<- Back to my website

Templated dynamic arrays in good old C

Table of contents

  1. Introduction
  2. Dynamic array theory
  3. I love the preprocessor
  4. Preprocessor hell
  5. For each loops?????? In my C programming language????
  6. In practice

Introduction

C is one of my favorite programming languages. There are lots of reasons for that, the main one being that I hate myself. In the process of creating a game engine in C (I told you I hated myself), I asked myself an interesting question: where the fuck are my std::vectors?

In more modern (and arguably better) languages like C++, Java or Rust, the standard library provides nice classes and interfaces to create dynamic arrays easily. C is no such language. C's standard library sucks. C makes you do all the dirty work yourself.

Fine.

I'll do it myself.

Dynamic array theory

A dynamic array is a contiguous area of memory that can expand based on the needs of the situation. For example in C++, you could create an std::vector (which is a the C++ (aka stupid) way of naming a dynamic array) of any initial size, and every time you call the push_back (or any variant) method, the array will grow as needed.

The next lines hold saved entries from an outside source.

==> src/rtl/dcache_ctrl.sv <==
// dcache_ctrl: miss/store sequencer for a two-way set-associative data cache.
// Detects hits from the array's per-way compare, stalls the pipeline on load
// misses and stores, runs the main-memory request/ready handshake, refills the
// victim way and keeps one LRU bit per set. Stores are write-through and
// no-write-allocate.
//
// Optional feature: define DCACHE_PERF_EN to add hit_count/miss_count outputs.
//
// state   | meaning
// --------+---------------------------------------------------------------
// IDLE    | decode cpu_req; load hits are served here with no stall
// RD_MISS | memory read outstanding for a load miss
// REFILL  | write fill buffer into the victim way, return data to the CPU
// ST_WAIT | write-through store outstanding; update array on hit at ready
module dcache_ctrl #(
  parameter int ADDR_WIDTH = 32,
  parameter int DATA_WIDTH = 32,
  parameter int SETS       = 16
) (
  input  logic                  clk,
  input  logic                  rst,
  input  logic                  cpu_req,
  input  logic                  cpu_we,
  input  logic [2:0]            cpu_addr_mode,
  input  logic [ADDR_WIDTH-1:0] cpu_addr,
  input  logic [DATA_WIDTH-1:0] cpu_wdata,
  output logic [DATA_WIDTH-1:0] cpu_rdata,
  output logic                  cpu_stall,
  input  logic                  arr_hit0,
  input  logic                  arr_hit1,
  input  logic                  arr_valid0,
  input  logic                  arr_valid1,
  input  logic [DATA_WIDTH-1:0] arr_rdata,
  output logic [3:0]            arr_set,
  output logic                  arr_way,
  output logic                  arr_fill_en,
  output logic                  arr_write_en,
  output logic [DATA_WIDTH-1:0] arr_wdata,
  output logic                  mem_req,
  output logic                  mem_we,
  output logic [ADDR_WIDTH-1:0] mem_addr,
  output logic [2:0]            mem_addr_mode,
  output logic [DATA_WIDTH-1:0] mem_wdata,
  input  logic                  mem_ready,
  input  logic [DATA_WIDTH-1:0] mem_rdata
`ifdef DCACHE_PERF_EN
  ,
  output logic [31:0]           hit_count,
  output logic [31:0]           miss_count
`endif
);

  typedef enum logic [1:0] {
    IDLE    = 2'd0,
    RD_MISS = 2'd1,
    REFILL  = 2'd2,
    ST_WAIT = 2'd3
  } state_t;

  state_t                state_q, state_d;
  logic [SETS-1:0]       lru_q, lru_d;
  logic                  victim_q, victim_d;
  logic [DATA_WIDTH-1:0] fill_buf_q, fill_buf_d;
  logic                  st_hit_q, st_hit_d;
  logic                  st_way_q, st_way_d;

  logic [3:0] set_idx;
  logic       hit;
  logic       hit_way;
  logic       victim_sel;

  assign set_idx = cpu_addr[5:2];
  assign hit     = arr_hit0 | arr_hit1;
  // Way 0 wins if the array ever reports both ways hitting.
  assign hit_way = ~arr_hit0;
  // Prefer an empty way; only consult LRU when the set is full.
  assign victim_sel = !arr_valid0 ? 1'b0 :
                      !arr_valid1 ? 1'b1 : lru_q[set_idx];

  assign arr_set       = set_idx;
  assign mem_addr      = cpu_we ? cpu_addr : {cpu_addr[ADDR_WIDTH-1:2], 2'b00};
  assign mem_addr_mode = cpu_addr_mode;
  assign mem_wdata     = cpu_wdata;

  // State and bookkeeping registers; reset discards any in-flight fill.
  always_ff @(posedge clk or posedge rst) begin
    if (rst) begin
      state_q    <= IDLE;
      lru_q      <= '0;
      victim_q   <= 1'b0;
      fill_buf_q <= '0;
      st_hit_q   <= 1'b0;
      st_way_q   <= 1'b0;
    end else begin
      state_q    <= state_d;
      lru_q      <= lru_d;
      victim_q   <= victim_d;
      fill_buf_q <= fill_buf_d;
      st_hit_q   <= st_hit_d;
      st_way_q   <= st_way_d;
    end
  end

  // Next-state and output decode.
  always_comb begin
    state_d      = state_q;
    lru_d        = lru_q;
    victim_d     = victim_q;
    fill_buf_d   = fill_buf_q;
    st_hit_d     = st_hit_q;
    st_way_d     = st_way_q;
    cpu_rdata    = '0;
    cpu_stall    = 1'b0;
    arr_way      = 1'b0;
    arr_fill_en  = 1'b0;
    arr_write_en = 1'b0;
    arr_wdata    = cpu_wdata;
    mem_req      = 1'b0;
    mem_we       = 1'b0;

    case (state_q)
      IDLE: begin
        if (cpu_req) begin
          if (cpu_we) begin
            cpu_stall = 1'b1;
            st_hit_d  = hit;
            st_way_d  = hit_way;
            state_d   = ST_WAIT;
          end else if (hit) begin
            cpu_rdata        = arr_rdata;
            lru_d[set_idx]   = ~hit_way;
          end else begin
            cpu_stall = 1'b1;
            victim_d  = victim_sel;
            state_d   = RD_MISS;
          end
        end
      end
      RD_MISS: begin
        mem_req   = 1'b1;
        cpu_stall = 1'b1;
        if (mem_ready) begin
          fill_buf_d = mem_rdata;
          state_d    = REFILL;
        end
      end
      REFILL: begin
        arr_fill_en    = 1'b1;
        arr_way        = victim_q;
        arr_wdata      = fill_buf_q;
        cpu_rdata      = fill_buf_q;
        lru_d[set_idx] = ~victim_q;
        state_d        = IDLE;
      end
      ST_WAIT: begin
        mem_req   = 1'b1;
        mem_we    = 1'b1;
        cpu_stall = ~mem_ready;
        arr_way   = st_way_q;
        if (mem_ready) begin
          if (st_hit_q) begin
            arr_write_en   = 1'b1;
            lru_d[set_idx] = ~st_way_q;
          end
          state_d = IDLE;
        end
      end
      default: state_d = IDLE;
    endcase
  end

`ifdef DCACHE_PERF_EN
  logic [31:0] hit_count_q, hit_count_d;
  logic [31:0] miss_count_q, miss_count_d;

  // Loads resolve in IDLE; stores resolve on the ST_WAIT ready cycle.
  always_comb begin
    hit_count_d  = hit_count_q;
    miss_count_d = miss_count_q;
    if (state_q == IDLE && cpu_req && !cpu_we) begin
      if (hit) hit_count_d  = hit_count_q + 32'd1;
      else     miss_count_d = miss_count_q + 32'd1;
    end
    if (state_q == ST_WAIT && mem_ready) begin
      if (st_hit_q) hit_count_d  = hit_count_q + 32'd1;
      else          miss_count_d = miss_count_q + 32'd1;
    end
  end

  // Performance counter registers.
  always_ff @(posedge clk or posedge rst) begin
    if (rst) begin
      hit_count_q  <= '0;
      miss_count_q <= '0;
    end else begin
      hit_count_q  <= hit_count_d;
      miss_count_q <= miss_count_d;
    end
  end

  assign hit_count  = hit_count_q;
  assign miss_count = miss_count_q;
`endif

endmodule
### config.mk
export PLATFORM = sky130hd
export DESIGN_NAME = ifid_hazard_stage
export DESIGN_NICKNAME = d
export VERILOG_FILES = /design/src/rtl/ifid_hazard_stage_pkg.sv /design/src/rtl/ifid_hazard_stage_sat_counter.sv /design/src/rtl/ifid_hazard_stage.sv
export SDC_FILE = /design/constraint.sdc
export NUM_CORES = 1
export LEC_CHECK = 0
export ABC_AREA = 1
export CAP_MARGIN = 30
export CORE_ASPECT_RATIO = 0.8
export CORE_MARGIN = 2
export CORE_UTILIZATION = 60
export DETAILED_ROUTE_END_ITERATION = 16
export DONT_BUFFER_PORTS = 1
export GPL_ROUTABILITY_DRIVEN = 0
export GPL_TIMING_DRIVEN = 0
export HOLD_SLACK_MARGIN = 0.06
export MAX_ROUTING_LAYER = met4
export PLACE_DENSITY = 0.84
export REMOVE_ABC_BUFFERS = 1
export SKIP_LAST_GASP = 1
export SLEW_MARGIN = 0
export SYNTH_ARGS = -nofsm -noshare
export SYNTH_HDL_FRONTEND = slang
export SYNTH_HIERARCHICAL = 1
export SYNTH_SLANG_ARGS = --single-unit
### constraint.sdc
create_clock -name clk -period 2.6 [get_ports clk]
set_input_delay 0.13 -clock clk [delete_from_list [all_inputs] [get_ports clk]]
set_output_delay 0.13 -clock clk [all_outputs]
set_load 0.01 [all_outputs]
### src/rtl/ifid_hazard_stage_pkg.sv
// Shared definitions for the IF/ID register and hazard sequencer.
package ifid_hazard_stage_pkg;

   localparam logic [31:0] NOP_INSTR = 32'h0000_0013;   // addi x0,x0,0

   localparam logic [6:0] OP_R     = 7'b0110011;
   localparam logic [6:0] OP_I     = 7'b0010011;
   localparam logic [6:0] OP_LOAD  = 7'b0000011;
   localparam logic [6:0] OP_S     = 7'b0100011;
   localparam logic [6:0] OP_B     = 7'b1100011;
   localparam logic [6:0] OP_JAL   = 7'b1101111;
   localparam logic [6:0] OP_JALR  = 7'b1100111;
   localparam logic [6:0] OP_LUI   = 7'b0110111;
   localparam logic [6:0] OP_AUIPC = 7'b0010111;
   localparam logic [6:0] OP_SYS   = 7'b1110011;

   // Sequencer states
   localparam logic [0:0] ST_RUN    = 1'b0;
   localparam logic [0:0] ST_SQUASH = 1'b1;

   // Squash countdown width; covers IMEM_LATENCY-1 up to 6
   localparam int unsigned SQ_W = 3;

   // Opcodes that carry no rs1 operand
   function automatic logic uses_rs1(input logic [6:0] op);
      return !((op == OP_LUI) || (op == OP_AUIPC) || (op == OP_JAL));
   endfunction

   // Only register-register, store and branch read rs2
   function automatic logic uses_rs2(input logic [6:0] op);
      return (op == OP_R) || (op == OP_S) || (op == OP_B);
   endfunction

endpackage

### src/rtl/ifid_hazard_stage_sat_counter.sv
// Saturating up-counter with enable; holds at all-ones instead of wrapping.
module sat_counter #(
   parameter int unsigned WIDTH = 32
) (
   input  logic             clk,
   input  logic             rst,
   input  logic             en,
   output logic [WIDTH-1:0] count
);

   logic [WIDTH-1:0] cnt_q;
   logic [WIDTH-1:0] cnt_d;

   // Next count: increment when enabled and not yet saturated
   always_comb begin
      cnt_d = cnt_q;
      if (en && (cnt_q != {WIDTH{1'b1}})) begin
         cnt_d = cnt_q + WIDTH'(1);
      end
   end

   // Count register
   always_ff @(posedge clk or posedge rst) begin
      if (rst) begin
         cnt_q <= '0;
      end else begin
         cnt_q <= cnt_d;
      end
   end

   assign count = cnt_q;

endmodule

### src/rtl/ifid_hazard_stage.sv
// IF/ID pipeline register with load-use stall and redirect squash sequencing.
module ifid_hazard_stage
   import ifid_hazard_stage_pkg::*;
#(
   parameter int unsigned DATA_WIDTH   = 32,
   parameter int unsigned IMEM_LATENCY = 1,
   parameter int unsigned CNT_WIDTH    = 32
) (
   input  logic                  clk,
   input  logic                  rst,
   input  logic [DATA_WIDTH-1:0] instr_f,
   input  logic [DATA_WIDTH-1:0] pc_f,
   input  logic                  ex_memread,
   input  logic [4:0]            ex_rd,
   input  logic                  redirect_e,
   output logic [DATA_WIDTH-1:0] instr_d,
   output logic [DATA_WIDTH-1:0] pc_d,
   output logic                  valid_d,
   output logic                  stall,
   output logic                  stall_f,
   output logic                  flush_e,
   output logic [CNT_WIDTH-1:0]  stall_cnt,
   output logic [CNT_WIDTH-1:0]  flush_cnt
);

   localparam logic [SQ_W-1:0] SQ_RELOAD = SQ_W'(IMEM_LATENCY - 1);

   logic [DATA_WIDTH-1:0] dec_instr_q, dec_instr_d;
   logic [DATA_WIDTH-1:0] dec_pc_q,    dec_pc_d;
   logic                  dec_valid_q, dec_valid_d;
   logic [0:0]            state_q,     state_d;
   logic [SQ_W-1:0]       sq_cnt_q,    sq_cnt_d;

   logic [6:0] opcode;
   logic [4:0] rs1, rs2;
   logic       hz;
   logic       flush_inc;

   // Load-use detection against the instruction sitting in decode
   always_comb begin
      opcode = dec_instr_q[6:0];
      rs1    = dec_instr_q[19:15];
      rs2    = dec_instr_q[24:20];
      hz     = dec_valid_q && ex_memread && (ex_rd != 5'd0) &&
               ((uses_rs1(opcode) && (ex_rd == rs1)) ||
                (uses_rs2(opcode) && (ex_rd == rs2)));
   end

   // Control outputs; a redirect overrides the stall since the stalled slot dies anyway
   assign stall_f = hz && !redirect_e;
   assign flush_e = hz || redirect_e;
   assign stall   = !dec_valid_q || (hz && !redirect_e);

   // Sequencer next state: redirect > hazard hold > normal advance
   always_comb begin
      dec_instr_d = dec_instr_q;
      dec_pc_d    = dec_pc_q;
      dec_valid_d = dec_valid_q;
      state_d     = state_q;
      sq_cnt_d    = sq_cnt_q;
      flush_inc   = 1'b0;

      case (state_q)
         ST_RUN: begin
            if (redirect_e) begin
               dec_instr_d = DATA_WIDTH'(NOP_INSTR);
               dec_valid_d = 1'b0;
               flush_inc   = 1'b1;
               if (IMEM_LATENCY > 1) begin
                  state_d  = ST_SQUASH;
                  sq_cnt_d = SQ_RELOAD;
               end
            end else if (!hz) begin
               dec_instr_d = instr_f;
               dec_pc_d    = pc_f;
               dec_valid_d = 1'b1;
            end
         end
         ST_SQUASH: begin
            dec_instr_d = DATA_WIDTH'(NOP_INSTR);
            dec_valid_d = 1'b0;
            flush_inc   = 1'b1;
            if (redirect_e) begin
               sq_cnt_d = SQ_RELOAD;
            end else begin
               sq_cnt_d = sq_cnt_q - SQ_W'(1);
               if (sq_cnt_q == SQ_W'(1)) begin
                  state_d = ST_RUN;
               end
            end
         end
         default: begin
            state_d = ST_RUN;
         end
      endcase
   end

   // Pipeline and sequencer registers
   always_ff @(posedge clk or posedge rst) begin
      if (rst) begin
         dec_instr_q <= DATA_WIDTH'(NOP_INSTR);
         dec_pc_q    <= '0;
         dec_valid_q <= 1'b0;
         state_q     <= ST_RUN;
         sq_cnt_q    <= '0;
      end else begin
         dec_instr_q <= dec_instr_d;
         dec_pc_q    <= dec_pc_d;
         dec_valid_q <= dec_valid_d;
         state_q     <= state_d;
         sq_cnt_q    <= sq_cnt_d;
      end
   end

   assign instr_d = dec_instr_q;
   assign pc_d    = dec_pc_q;
   assign valid_d = dec_valid_q;

   sat_counter #(.WIDTH(CNT_WIDTH)) u_stall_cnt (
      .clk   (clk),
      .rst   (rst),
      .en    (stall_f),
      .count (stall_cnt)
   );

   sat_counter #(.WIDTH(CNT_WIDTH)) u_flush_cnt (
      .clk   (clk),
      .rst   (rst),
      .en    (flush_inc),
      .count (flush_cnt)
   );

endmodule

* Word-level counts from Yosys, hierarchy flattened
Index checks and enable logic that the tools add are counted.
Word-level totals: register bits after elaboration 133, latch bits 0, RAM bits 0, ROM bits 0, input port bits 73, output and inout bits 132, memories kept 0
Cells by class: add/subtract/negate cells 3, multiply operators 0, div/mod/pow operators 0, $lt $le $gt $ge 0, equality and inequality tests 12, shift-type cells 0, mux-type cells 12, bitwise operators 3, reduce and logical (&&, ||, !) cells 20
Operator list (number):
- 32-bit by 1-bit adder with 32-bit output, second input constant | 2
- 32-bit 2-to-1 mux | 2
- 32-bit != test, second input constant | 2
- 32-bit one-hot mux with 2 select lines | 1
- 7-bit by 6-bit == test with 1-bit output, second input constant | 3
- 7-bit == test, second input constant | 2
- 5-bit == test | 2
- 1-bit logical AND | 8
- 7-bit by 5-bit == test with 1-bit output, second input constant | 1
- 1-bit logical OR | 7
- 1-bit 2-to-1 mux | 6
- 5-bit nonzero test | 1
- 1-bit one-hot mux with 2 select lines | 2
- 3-bit by 1-bit == test with 1-bit output, second input constant | 1
- 1-bit logical NOT | 3
- 3-bit 2-to-1 mux | 1
- 3-bit != test, second input constant | 1
- 1-bit inverter | 3
- 3-bit AND reduction | 1
- 3-bit by 1-bit subtractor with 3-bit output, second input constant | 1

* Depth between registers and ports, before layout
depth after elaboration 10, depth in mapped cells 17, gate-level depth less buffers 14

* Cells and area by module
Netlist, hierarchy kept.
By module, submodules not included:
- sat_counter | times used 2, cells each 361, area an instance 2257.2 um^2
- ifid_hazard_stage | times used 1, cells each 381, area an instance 3185.6 um^2

* Worst setup path before layout
Ideal clock, no wire load.
path type register -> register, start point register dec_instr_q[4], in the netlist instr_d[4], end point register u_stall_cnt.cnt_q[10], in the netlist u_stall_cnt/count[10], library setup time 65 ps, arrival time 2412 ps, data required time 2535 ps, setup slack 123 ps, stages on the path, launching flop included 17, period minus slack after synthesis 2477 ps, cell sequence dfstp_2 nand2_1 inv_1 nor2_1 nand3_1 nand2_1 o21ai_2 nand2_1 buf_4 buf_6 nor2_1 inv_1 a21oi_1 buf_6 buf_6 nand2_1 nand2_1
On the way: longest elaborated chain between the ends 9, elaborated cells on any way between the ends 17, those cells by class eq/ne: 6; reduce/logical: 11
RTL lines:
- start, declared | RTL line ifid_hazard_stage.sv:28 | logic [DATA_WIDTH-1:0] dec_instr_q, dec_instr_d;
- start signal, assigned | RTL line ifid_hazard_stage.sv:101 | dec_instr_q <= DATA_WIDTH'(NOP_INSTR);
- start signal, assigned | RTL line ifid_hazard_stage.sv:107 | dec_instr_q <= dec_instr_d;
- 7-bit by 6-bit == test with 1-bit output or 7-bit by 5-bit == test with 1-bit output (tied branches) | RTL line ifid_hazard_stage_pkg.sv:26 | return !((op == OP_LUI) || (op == OP_AUIPC) || (op == OP_JAL));
- 1-bit logical OR (2 in a row) | RTL line ifid_hazard_stage_pkg.sv:26
- 1-bit logical NOT | RTL line ifid_hazard_stage_pkg.sv:26
- 1-bit logical AND | RTL line ifid_hazard_stage.sv:45 | ((uses_rs1(opcode) && (ex_rd == rs1)) ||
- 1-bit logical OR * | RTL line ifid_hazard_stage.sv:45
- 1-bit logical AND * | RTL line ifid_hazard_stage.sv:44 | hz = dec_valid_q && ex_memread && (ex_rd != 5'd0) &&
- 1-bit logical AND * | RTL line ifid_hazard_stage.sv:50 | assign stall_f = hz && !redirect_e;
- via stall_f | RTL line ifid_hazard_stage.sv:20 | output logic stall_f,
- 1-bit logical AND * | RTL line ifid_hazard_stage_sat_counter.sv:17 | if (en && (cnt_q != {WIDTH{1'b1}})) begin
- end signal, assigned | RTL line ifid_hazard_stage_sat_counter.sv:27 | cnt_q <= cnt_d;
- end, declared | RTL line ifid_hazard_stage_sat_counter.sv:11 | logic [WIDTH-1:0] cnt_q;
Mark *: on every way through the listed nets, which the timed path passes. The rest lies on a longest branch. A chain may end at the register's enable or synchronous reset.

* Worst setup path after layout
start point register dec_valid_q, in the netlist valid_d, end point register dec_pc_q[10], in the netlist pc_d[10]
On the way: longest elaborated chain between the ends 5
RTL lines:
- start, declared | RTL line ifid_hazard_stage.sv:30 | logic dec_valid_q, dec_valid_d;
- start signal, assigned | RTL line ifid_hazard_stage.sv:109 | dec_valid_q <= dec_valid_d;
- 1-bit logical AND (3 in a row) | RTL line ifid_hazard_stage.sv:44
- 1-bit inverter (no source line)
- 3-bit AND reduction (no source line)
- end signal, assigned | RTL line ifid_hazard_stage.sv:108 | dec_pc_q <= dec_pc_d;
- end, declared | RTL line ifid_hazard_stage.sv:29 | logic [DATA_WIDTH-1:0] dec_pc_q, dec_pc_d;
Every way passes these cells.

==> run summary <==
Clk sinks -> 133
Req. time, crit path -> 2.90 ns
Final number of hold-violating endpoints -> 0
Tot GR Track Use -> 31.8%
Via Count -> 7532
Crit end category -> flip-flop
Reg2reg path depth -> 6
Leak -> 0.00458 uW
Nets -> 1243
Mapped Cells -> 1103
Worst setup SP type -> flip-flop
Die Y -> 105 um
Fin Clk Skew -> 0.0113 ns
Share of layout cells above drive strength 1 -> 7.55%
CTS Buffer Depth -> 2
Sequential-to-total area share from yosys stat -> 43.3%
Fmax -> 0.402 GHz
Via-to-Cell Ratio -> 5.57
Synthesized flop and latch total -> 133
RSZ-0062 raised after global routing -> true
Clk slew on worst S/H paths -> 0.07 ns
Root buffer cell -> clkbuf_16
CP Cell Sequence -> nand3_1 -> clkinv_2 -> nand2_8 -> nand2_1 -> nand2_1 -> nand2_1
Count leader, synth -> nand2_1
CP max stage delay -> 0.64 ns
CP dominant cell by count -> nand2_1
Endpoints failing setup -> 0
Clk Latency, worst-skew pair -> 0.42 ns
HP Class -> primary input to flip-flop
VDD IR max -> 0.461 mV
EDFF count, synth -> 0
Routed WL -> 21.7 mm
First-pass GRT wire length -> 34.0 mm
DP Worst Slack -> -1.48 ns
Max-Cap Viols -> 0
Count of TritonRoute iterations in the first routing pass -> 5
Status -> complete, no violations
IO buf count -> 0
Cts bufs inserted -> 17
Largest net degree at the start of global routing -> 70
Avg Cell Area, Syn -> 6.98 sq um
Post-synth top cells -> 526 x nand2_1, 130 x dfrtp_1, 115 x nor2_1, 96 x nand3_1, 77 x inv_1
Worst slew margin -> 30.2%
CTS tree -> built
Drt wl/cell -> 16.0 um
Async SR Flop Fraction -> 100%
Minimum clock period -> 2.49 ns
WP data arrival -> 2.79 ns
Synth warnings -> 6
Cell Rows -> 36
Synth area leader -> dfrtp_1
Initial DRC count -> 683
PD cells -> 639 nW/um^2
Synth top area share -> 42.2%
Min-delay src -> ex_rd[2]
Dpl hpwl -> 14.0 mm
Slew Limit Fails -> 0
Synthesized area -> 7700 sq um
Synth area leaders -> dfrtp_1 42%, nand2_1 26%, nand3_1 6.2%, nor2_1 5.6%, inv_1 3.8%
Crit-path max FO -> 35
Core area -> 12300 sq um
Die area -> 13800 sq um
H-tree Lvls -> 4
Worst-Margin Slew -> 1.04 ns
Initial Util -> 62.4%
Ys flop type -> dfrtp_1
GRT overflow -> 0
Final worst slack -> 0.115 ns
PnR Total Power -> 5890 uW
Worst Hold Depth -> 6
RR Endpoint -> pc_d[10]
Post-synthesis cell type count -> 30
Number of global-route vias before repair -> 7061
Crit share post-route -> 95.6%
Hold slack -> 0.236 ns
Area grow syn2layout -> 19.7%
Reg2Reg Setup Slack -> 0.11 ns
Post-DRT Antenna Nets -> 0
Die X -> 131 um
Filler instances -> 925
# IOs -> 205
Worst Hold Endpoint -> pc_d[15]
Antenna violations before repair -> 0
Critical path class -> flip-flop to flip-flop
Worst r2r src -> valid_d
Slowest CP cell -> nand2_1
DRC -> 0
cell families (layout without fill, tap and decap cells):
| family | after synthesis | in the layout | synth area share, % |
|---|---|---|---|
| other | 0 | 2 | 0 |
| xor gates and xnor gates | 28 | 28 | 3.18 |
| AOI/OAI and AO/OA | 14 | 14 | 0.991 |
| buffers and inverters | 120 | 195 | 7.86 |
| and+or+nand+nor | 804 | 805 | 44.0 |
| DFF | 133 | 133 | 43.3 |
| adders and majority gates | 4 | 4 | 0.650 |
stage by stage:
step	area [sq um]	util [%]	TNS (ns)	cells
2_1_floorplan	7400	-	-256.71	1064
3_3_place_gp	7610	61.7	-497.96	1235
3_5_place_dp	7790	63.1	-66.18	1243
4_1_cts	9100	73.7	0	1343
5_1_grt	9210	74.6	-0.0550	1350
6_report	9220	74.7	0	1352
where the power goes:
| group | switching, uW | internal, uW |
|---|---|---|
| Sequential | 368 | 2310 |
| Clock | 979 | 1390 |
| Combinational | 517 | 317 |
critical path, delay by kind of cell (launching register included):
kind	cells	cell delay, ns
buffers and inverters	1	0.47
flip-flops	1	0.43
AND/OR/NAND/NOR	5	1.44
repair_timing:
item / in CTS / in global routing
endpoints found under the hold margin: 163 / 0
setup buffers: 2 / 4
pin swaps: 1 / 1
setup endpoints to repair: 96 / 66
resized for setup: 6 / 3
cloned: 0 / 3
hold buffers: 66 / 0
how the worst max path moves through the flow:
stage                 from               endpoint  cells after the start
6_report           valid_d               pc_d[10]                      6
5_1_grt         instr_d[0]   u_stall_cnt/count[7]                     15
4_1_cts         instr_d[0]  u_stall_cnt/count[14]                     14
3_5_place_dp   instr_d[15]   u_stall_cnt/count[2]                     14
3_3_place_gp       state_q               pc_d[10]                      4
2_1_floorplan      state_q                pc_d[0]                      4
flip-flops by register name (all words and copies together) (netlist names):
register	count
instr_d	32
pc_d	32
u_flush_cnt/count	32
valid_d	1
u_stall_cnt/count	32
sq_cnt_q	3
state_q	1
cell type report:
type / count / area [sq um] / area share, %
clock buffer: 19 / 453 / 4.91
clock inverter: 13 / 134 / 1.45
tap: 171 / 214 / 2.32
inverter: 81 / 308 / 3.34
multi-input combinational: 851 / 3830 / 41.6
sequential: 133 / 3330 / 36.2
antenna: 2 / 5.00 / 0.0543
timing repair buffer: 82 / 941 / 10.2
layer usage:
layer | wire (um) | GRT usage [%] | vias up
li1 | - | - | 3547
met1 | 8620 | 39.8 | 3543
met2 | 10400 | 48.2 | 379
met3 | 2020 | 8.83 | 63
met4 | 680 | 14.1 | 0
met5 | 0 | - | -
cell usage in the layout (no fill, tap or decap), types with 14 or more instances in the layout:
cell / netlist / routed
nor2_1: 115 / 112
inv_1: 77 / 75
dfrtp_1: 130 / 130
nand2_1: 526 / 525
dlygate4sd3_1: 0 / 66
nand4_1: 35 / 35
xnor2_1: 14 / 14
nand3_1: 96 / 96
clkbuf_16: 0 / 19
xor2_1: 14 / 14
Power figures use the tool's default switching activity.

This is trivial to implement honestly, you just need to define a structure that holds a buffer, the capacity of the buffer (initialized to 3) and the length of the array (initialized to 0):

typedef struct cool_array_t {
    int* buffer;
    size_t length;
    size_t capacity;
} cool_array_t;

cool_array_t* array_new() {
    cool_array_t* self = (cool_array_t*)malloc(sizeof(cool_array_t));
    self->capacity = 3;
    self->buffer = (int*)malloc(sizeof(int) * self->capacity);
    self->length = 0;
    return self;
}

void array_delete(cool_array_t* self) {
    free(self->buffer);
    free(self);
}

Alright, that's cool and all, but how do we add an element to the array? Let's declare a function to do that. When we add an element to the array, we want to check if the length of the array is equal or larger than the capacity. If that is the case, it means we need to grow the array (with a simple realloc call that will transfer the memory to a new, bigger buffer). How much we grow the array by is completly arbitrary, so I chose to add half the array size each time we grow it (I thinks it's the way MSVC does it, but I'm really not sure).

void array_add(cool_array_t* self, int element) {
    if (self->length >= self->capacity) {
        self->capacity += self->capacity / 2 + 1;
        self->buffer = (cool_array_t*)realloc(self->buffer, self->capacity * sizeof(int));
    }

    self->buffer[self->length] = element;
    self->length++;
}

That's basically all there is to know about adding an element in a dynamic array. All other insertions follow the same principle. I will leave the removing operations as an exercice for the reader because I'm feeling lazy today and I've decided it's; out of the scope of this article.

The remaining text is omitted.